▶ **TASK INPUT**:
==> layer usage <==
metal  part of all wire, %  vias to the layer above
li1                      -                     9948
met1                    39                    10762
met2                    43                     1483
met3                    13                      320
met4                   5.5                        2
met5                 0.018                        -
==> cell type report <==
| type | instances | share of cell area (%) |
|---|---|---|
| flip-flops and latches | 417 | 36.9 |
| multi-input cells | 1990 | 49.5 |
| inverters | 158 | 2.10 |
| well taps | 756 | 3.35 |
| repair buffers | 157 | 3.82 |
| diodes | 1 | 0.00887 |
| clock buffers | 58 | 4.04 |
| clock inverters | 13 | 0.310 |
[src/source/blink_intc.sv]
`timescale 1ns/1ns

module blink_intc import blink_pkg::*; (
  input  logic       mck,
  input  logic       rst_n,
  input  cpu_bus_t   bus,
  input  blink_cfg_t cfg,
  input  io_evt_t    evt,
  input  rtc_evt_t   rtc_evt,
  output logic [7:0] sta,
  output logic       intb_n,
  output logic       pm1
);

  logic [7:0] sta_q;
  logic       int_q;    // Pending interrupt to Z80
  logic       iak_q;    // Auto-ack armed by a status read
  logic       gate_q;   // Z80 clock running
  logic       lvl_en;
  logic       tmr_int;
  logic       key_hit;
  logic       kwait_stop;

  // Mask bit for the highest level reached
  always_comb begin
    if (rtc_evt.tlvl[2]) begin
      lvl_en = cfg.tmk[2];
    end else if (rtc_evt.tlvl[1]) begin
      lvl_en = cfg.tmk[1];
    end else begin
      lvl_en = cfg.tmk[0];
    end
  end

  assign tmr_int    = cfg.int1[INT_GINT] & cfg.int1[INT_TIME] & lvl_en;
  assign key_hit    = |evt.kbd;
  assign kwait_stop = evt.kbd_rd & cfg.int1[INT_KWAIT] & ~key_hit;  // Wait for a key

  // Status register, later writes win
  always_ff @(posedge mck) begin
    if (!rst_n) begin
      sta_q <= '0;
      iak_q <= 1'b0;
    end else begin
      if (evt.tack_wr) sta_q <= sta_q & ~evt.wdata;
      if (evt.sta_rd) begin
        if (iak_q) begin
          sta_q[STA_TIME] <= 1'b0;  // Second read acks timer
          iak_q           <= 1'b0;
        end else begin
          iak_q <= 1'b1;
        end
      end
      if (evt.kbd_rd && key_hit) sta_q[STA_KEY] <= 1'b1;
      if (rtc_evt.tick) sta_q[STA_TIME] <= tmr_int;
    end
  end

  // Interrupt line
  always_ff @(posedge mck) begin
    if (!rst_n) begin
      int_q <= 1'b0;
    end else if (rtc_evt.tick) begin
      int_q <= tmr_int;
    end else if (evt.int_ack) begin
      int_q <= 1'b0;
    end
  end

  // Snooze gate, interrupt restarts
  always_ff @(posedge mck) begin
    if (!rst_n) begin
      gate_q <= 1'b1;
    end else if (int_q) begin
      gate_q <= 1'b1;
    end else if (!bus.hlt_n || kwait_stop) begin
      gate_q <= 1'b0;
    end
  end

  assign sta    = sta_q;
  assign intb_n = ~int_q;
  assign pm1    = mck & gate_q;  // Gated CPU clock

  // A pending interrupt always wakes the CPU
  a_int_wakes: assert property (@(posedge mck) disable iff (!rst_n)
    $rose(int_q) |=> gate_q);

endmodule
`src/hdl/vend_consts.svh`:
```
`ifndef VEND_CONSTS_SVH
`define VEND_CONSTS_SVH

`define VEND_AMT_W          7     // Covers credit up to 120 cents.

`define VEND_COIN_NICKEL    5
`define VEND_COIN_DIME      10
`define VEND_COIN_QUARTER   25

`define VEND_PRICE_MIN      5
`define VEND_PRICE_MAX      95
`define VEND_PRICE_DEFAULT  30

`define VEND_ADDR_PRICE     8'h00
`define VEND_ADDR_SALES     8'h04
`define VEND_ADDR_REJECTS   8'h08
`define VEND_ADDR_STATUS    8'h0c

`endif

```
`src/hdl/vend_pkg.sv`:
```
`default_nettype none

`include "vend_consts.svh"

package vend_pkg;

    typedef logic [`VEND_AMT_W-1:0] amount_t;   // Cents.
    typedef logic [15:0]            count_t;

    typedef struct packed {
        logic nickel;
        logic dime;
        logic quarter;
    } coin_t;

    typedef struct packed {
        logic        psel;
        logic        penable;
        logic        pwrite;
        logic [7:0]  paddr;
        logic [31:0] pwdata;
    } apb_req_t;

    typedef struct packed {
        logic [31:0] prdata;
        logic        pready;
        logic        pslverr;
    } apb_rsp_t;

    typedef enum logic [1:0] {IDLE, COLLECT, VEND, PAYOUT} vend_state_e;

endpackage

`default_nettype wire

```
`src/hdl/coin_acceptor.sv`:
```
`timescale 1ns/100ps
`default_nettype none

module coin_acceptor (
    input  wire                clk,
    input  wire                rst_n,
    input  wire vend_pkg::coin_t coin_pins,
    input  wire                accept_en,
    output vend_pkg::coin_t    coin_evt,
    output logic               coin_valid,
    output logic               reject
);

    vend_pkg::coin_t sync1_q, sync2_q, prev_q;
    vend_pkg::coin_t pend_q, evt_q;
    vend_pkg::coin_t rise, avail, pick;

    assign rise  = sync2_q & ~prev_q;
    assign avail = pend_q | rise;

    // Highest value first, one coin per cycle.
    always_comb begin
        pick = '0;
        if (avail.quarter)
            pick.quarter = 1'b1;
        else if (avail.dime)
            pick.dime = 1'b1;
        else if (avail.nickel)
            pick.nickel = 1'b1;
    end

    always_ff @(posedge clk or negedge rst_n) begin
        if (!rst_n) begin
            sync1_q <= '0;
            sync2_q <= '0;
            prev_q  <= '0;
            pend_q  <= '0;
            evt_q   <= '0;
        end else begin
            sync1_q <= coin_pins;
            sync2_q <= sync1_q;
            prev_q  <= sync2_q;
            pend_q  <= avail & ~pick;           // Others wait their turn.
            evt_q   <= pick;
        end
    end

    assign coin_evt   = evt_q;
    assign coin_valid = (evt_q != '0) && accept_en;
    assign reject     = (evt_q != '0) && !accept_en;

endmodule

`default_nettype wire

```
`src/hdl/vend_fsm.sv`:
```
`timescale 1ns/100ps
`default_nettype none

`include "vend_consts.svh"

module vend_fsm (
    input  wire                clk,
    input  wire                rst_n,
    input  wire vend_pkg::coin_t coin_evt,
    input  wire                coin_valid,
    input  wire                coin_return,
    input  wire vend_pkg::amount_t price,
    output logic               accept_en,
    output logic               dispense,
    output vend_pkg::amount_t  credit,
    output logic               pay_start,
    output vend_pkg::amount_t  pay_amount,
    input  wire                pay_busy,
    output logic               busy
);

    vend_pkg::vend_state_e state_q, state_d;
    vend_pkg::amount_t     credit_q, credit_d;
    vend_pkg::amount_t     price_q;
    vend_pkg::amount_t     coin_val;
    vend_pkg::amount_t     sum;
    logic                  latch_price;

    always_comb begin
        coin_val = '0;
        if (coin_evt.quarter)
            coin_val = vend_pkg::amount_t'(`VEND_COIN_QUARTER);
        else if (coin_evt.dime)
            coin_val = vend_pkg::amount_t'(`VEND_COIN_DIME);
        else if (coin_evt.nickel)
            coin_val = vend_pkg::amount_t'(`VEND_COIN_NICKEL);
    end

    assign sum = credit_q + coin_val;

    // **********************************************************************
    // Next state and outputs
    // **********************************************************************
    always_comb begin
        state_d     = state_q;
        credit_d    = credit_q;
        latch_price = 1'b0;
        dispense    = 1'b0;
        pay_start   = 1'b0;
        pay_amount  = '0;
        case (state_q)
            vend_pkg::IDLE: begin
                if (coin_valid) begin
                    credit_d    = coin_val;
                    latch_price = 1'b1;             // New price applies here.
                    state_d     = (coin_val >= price) ? vend_pkg::VEND : vend_pkg::COLLECT;
                end
            end
            vend_pkg::COLLECT: begin
                if (coin_return) begin
                    pay_start  = 1'b1;              // Full refund.
                    pay_amount = credit_q;
                    state_d    = vend_pkg::PAYOUT;
                end else if (coin_valid) begin
                    credit_d = sum;
                    if (sum >= price_q)
                        state_d = vend_pkg::VEND;
                end
            end
            vend_pkg::VEND: begin
                dispense = 1'b1;
                if (credit_q != price_q) begin
                    pay_start  = 1'b1;
                    pay_amount = credit_q - price_q;
                    state_d    = vend_pkg::PAYOUT;
                end else begin
                    credit_d = '0;
                    state_d  = vend_pkg::IDLE;
                end
            end
            vend_pkg::PAYOUT: begin
                if (!pay_busy) begin
                    credit_d = '0;
                    state_d  = vend_pkg::IDLE;
                end
            end
            default: state_d = vend_pkg::IDLE;
        endcase
    end

    always_ff @(posedge clk or negedge rst_n) begin
        if (!rst_n) begin
            state_q  <= vend_pkg::IDLE;
            credit_q <= '0;
        end else begin
            state_q  <= state_d;
            credit_q <= credit_d;
        end
    end

    always_ff @(posedge clk) begin
        if (latch_price)
            price_q <= price;
    end

    // A coin racing a return request is rejected, not lost.
    assign accept_en = (state_q == vend_pkg::IDLE) ||
                       (state_q == vend_pkg::COLLECT && !coin_return);
    assign credit    = credit_q;
    assign busy      = (state_q != vend_pkg::IDLE);

endmodule

`default_nettype wire

```
`src/hdl/change_maker.sv`:
```
`timescale 1ns/100ps
`default_nettype none

`include "vend_consts.svh"

module change_maker (
    input  wire                clk,
    input  wire                rst_n,
    input  wire                pay_start,
    input  wire vend_pkg::amount_t pay_amount,
    output logic               pay_busy,
    output vend_pkg::coin_t    coin_out
);

    vend_pkg::amount_t remain_q;
    vend_pkg::amount_t coin_val;

    // Largest coin that still fits.
    always_comb begin
        coin_out = '0;
        coin_val = '0;
        if (remain_q >= vend_pkg::amount_t'(`VEND_COIN_QUARTER)) begin
            coin_out.quarter = 1'b1;
            coin_val         = vend_pkg::amount_t'(`VEND_COIN_QUARTER);
        end else if (remain_q >= vend_pkg::amount_t'(`VEND_COIN_DIME)) begin
            coin_out.dime = 1'b1;
            coin_val      = vend_pkg::amount_t'(`VEND_COIN_DIME);
        end else if (remain_q >= vend_pkg::amount_t'(`VEND_COIN_NICKEL)) begin
            coin_out.nickel = 1'b1;
            coin_val        = vend_pkg::amount_t'(`VEND_COIN_NICKEL);
        end
    end

    always_ff @(posedge clk or negedge rst_n) begin
        if (!rst_n) begin
            remain_q <= '0;
        end else if (pay_start) begin
            remain_q <= pay_amount;
        end else if (remain_q != '0) begin
            remain_q <= remain_q - coin_val;    // Always a multiple of 5.
        end
    end

    assign pay_busy = (remain_q != '0);

endmodule

`default_nettype wire

```
`src/hdl/vend_regs.sv`:
```
`timescale 1ns/100ps
`default_nettype none

`include "vend_consts.svh"

module vend_regs (
    input  wire                clk,
    input  wire                rst_n,
    input  wire vend_pkg::apb_req_t apb,
    output vend_pkg::apb_rsp_t apb_rsp,
    output vend_pkg::amount_t  price,
    input  wire                dispense,
    input  wire                reject,
    input  wire vend_pkg::amount_t credit,
    input  wire                busy
);

    vend_pkg::amount_t price_q;
    vend_pkg::count_t  sales_q;
    vend_pkg::count_t  rejects_q;

    logic wr_en;
    logic rd_en;
    logic price_ok;
    logic wr_err;

    assign wr_en = apb.psel && apb.penable && apb.pwrite;
    assign rd_en = apb.psel && apb.penable && !apb.pwrite;

    // Range and nickel granularity.
    assign price_ok = (apb.pwdata >= 32'(`VEND_PRICE_MIN)) &&
                      (apb.pwdata <= 32'(`VEND_PRICE_MAX)) &&
                      ((apb.pwdata[`VEND_AMT_W-1:0] % vend_pkg::amount_t'(`VEND_COIN_NICKEL))
                       == '0);

    always_comb begin
        wr_err = 1'b1;
        case (apb.paddr)
            `VEND_ADDR_PRICE:   wr_err = !price_ok;
            `VEND_ADDR_REJECTS: wr_err = 1'b0;
            default:            wr_err = 1'b1;  // SALES, STATUS, unmapped.
        endcase
    end

    // **********************************************************************
    // Register updates
    // **********************************************************************
    always_ff @(posedge clk or negedge rst_n) begin
        if (!rst_n) begin
            price_q   <= vend_pkg::amount_t'(`VEND_PRICE_DEFAULT);
            sales_q   <= '0;
            rejects_q <= '0;
        end else begin
            if (wr_en && apb.paddr == `VEND_ADDR_PRICE && price_ok)
                price_q <= apb.pwdata[`VEND_AMT_W-1:0];
            if (dispense && sales_q != '1)
                sales_q <= sales_q + 1'b1;          // Saturates.
            if (wr_en && apb.paddr == `VEND_ADDR_REJECTS)
                rejects_q <= '0;                    // Clear wins over a count.
            else if (reject && rejects_q != '1)
                rejects_q <= rejects_q + 1'b1;
        end
    end

    assign price = price_q;

    always_comb begin
        apb_rsp.prdata  = '0;
        apb_rsp.pready  = 1'b1;                     // No wait states.
        apb_rsp.pslverr = wr_en && wr_err;
        if (rd_en) begin
            case (apb.paddr)
                `VEND_ADDR_PRICE:   apb_rsp.prdata = 32'(price_q);
                `VEND_ADDR_SALES:   apb_rsp.prdata = 32'(sales_q);
                `VEND_ADDR_REJECTS: apb_rsp.prdata = 32'(rejects_q);
                `VEND_ADDR_STATUS:  apb_rsp.prdata = {23'd0, busy, 1'b0, credit};
                default:            apb_rsp.prdata = '0;
            endcase
        end
    end

endmodule

`default_nettype wire

```
`src/hdl/vending_top.sv`:
```
`timescale 1ns/100ps
`default_nettype none

module vending_top (
    input  wire                 clk,
    input  wire                 rst_n,
    input  wire vend_pkg::coin_t  coin_pins,
    input  wire                 coin_return,
    input  wire vend_pkg::apb_req_t apb,
    output vend_pkg::apb_rsp_t  apb_rsp,
    output logic                dispense,
    output vend_pkg::amount_t   credit,
    output vend_pkg::coin_t     coin_out,
    output logic                busy
);

    vend_pkg::coin_t   coin_evt;
    logic              coin_valid;
    logic              reject;
    logic              accept_en;
    vend_pkg::amount_t price;
    logic              pay_start;
    vend_pkg::amount_t pay_amount;
    logic              pay_busy;

    coin_acceptor u_acceptor (
        .clk        (clk),
        .rst_n      (rst_n),
        .coin_pins  (coin_pins),
        .accept_en  (accept_en),
        .coin_evt   (coin_evt),
        .coin_valid (coin_valid),
        .reject     (reject)
    );

    vend_fsm u_fsm (
        .clk         (clk),
        .rst_n       (rst_n),
        .coin_evt    (coin_evt),
        .coin_valid  (coin_valid),
        .coin_return (coin_return),
        .price       (price),
        .accept_en   (accept_en),
        .dispense    (dispense),
        .credit      (credit),
        .pay_start   (pay_start),
        .pay_amount  (pay_amount),
        .pay_busy    (pay_busy),
        .busy        (busy)
    );

    change_maker u_change (
        .clk        (clk),
        .rst_n      (rst_n),
        .pay_start  (pay_start),
        .pay_amount (pay_amount),
        .pay_busy   (pay_busy),
        .coin_out   (coin_out)
    );

    vend_regs u_regs (
        .clk      (clk),
        .rst_n    (rst_n),
        .apb      (apb),
        .apb_rsp  (apb_rsp),
        .price    (price),
        .dispense (dispense),
        .reject   (reject),
        .credit   (credit),
        .busy     (busy)
    );

endmodule

`default_nettype wire

```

▶ **TASK DIRECTIONS**:
Verbatim output is expected for the lines from the start of the data to the line in which "if (evt.kbd_rd &&" appears, both included.

▶ **RESULT BELOW**:
==> layer usage <==
metal  part of all wire, %  vias to the layer above
li1                      -                     9948
met1                    39                    10762
met2                    43                     1483
met3                    13                      320
met4                   5.5                        2
met5                 0.018                        -
==> cell type report <==
| type | instances | share of cell area (%) |
|---|---|---|
| flip-flops and latches | 417 | 36.9 |
| multi-input cells | 1990 | 49.5 |
| inverters | 158 | 2.10 |
| well taps | 756 | 3.35 |
| repair buffers | 157 | 3.82 |
| diodes | 1 | 0.00887 |
| clock buffers | 58 | 4.04 |
| clock inverters | 13 | 0.310 |
[src/source/blink_intc.sv]
`timescale 1ns/1ns

module blink_intc import blink_pkg::*; (
  input  logic       mck,
  input  logic       rst_n,
  input  cpu_bus_t   bus,
  input  blink_cfg_t cfg,
  input  io_evt_t    evt,
  input  rtc_evt_t   rtc_evt,
  output logic [7:0] sta,
  output logic       intb_n,
  output logic       pm1
);

  logic [7:0] sta_q;
  logic       int_q;    // Pending interrupt to Z80
  logic       iak_q;    // Auto-ack armed by a status read
  logic       gate_q;   // Z80 clock running
  logic       lvl_en;
  logic       tmr_int;
  logic       key_hit;
  logic       kwait_stop;

  // Mask bit for the highest level reached
  always_comb begin
    if (rtc_evt.tlvl[2]) begin
      lvl_en = cfg.tmk[2];
    end else if (rtc_evt.tlvl[1]) begin
      lvl_en = cfg.tmk[1];
    end else begin
      lvl_en = cfg.tmk[0];
    end
  end

  assign tmr_int    = cfg.int1[INT_GINT] & cfg.int1[INT_TIME] & lvl_en;
  assign key_hit    = |evt.kbd;
  assign kwait_stop = evt.kbd_rd & cfg.int1[INT_KWAIT] & ~key_hit;  // Wait for a key

  // Status register, later writes win
  always_ff @(posedge mck) begin
    if (!rst_n) begin
      sta_q <= '0;
      iak_q <= 1'b0;
    end else begin
      if (evt.tack_wr) sta_q <= sta_q & ~evt.wdata;
      if (evt.sta_rd) begin
        if (iak_q) begin
          sta_q[STA_TIME] <= 1'b0;  // Second read acks timer
          iak_q           <= 1'b0;
        end else begin
          iak_q <= 1'b1;
        end
      end
      if (evt.kbd_rd && key_hit) sta_q[STA_KEY] <= 1'b1;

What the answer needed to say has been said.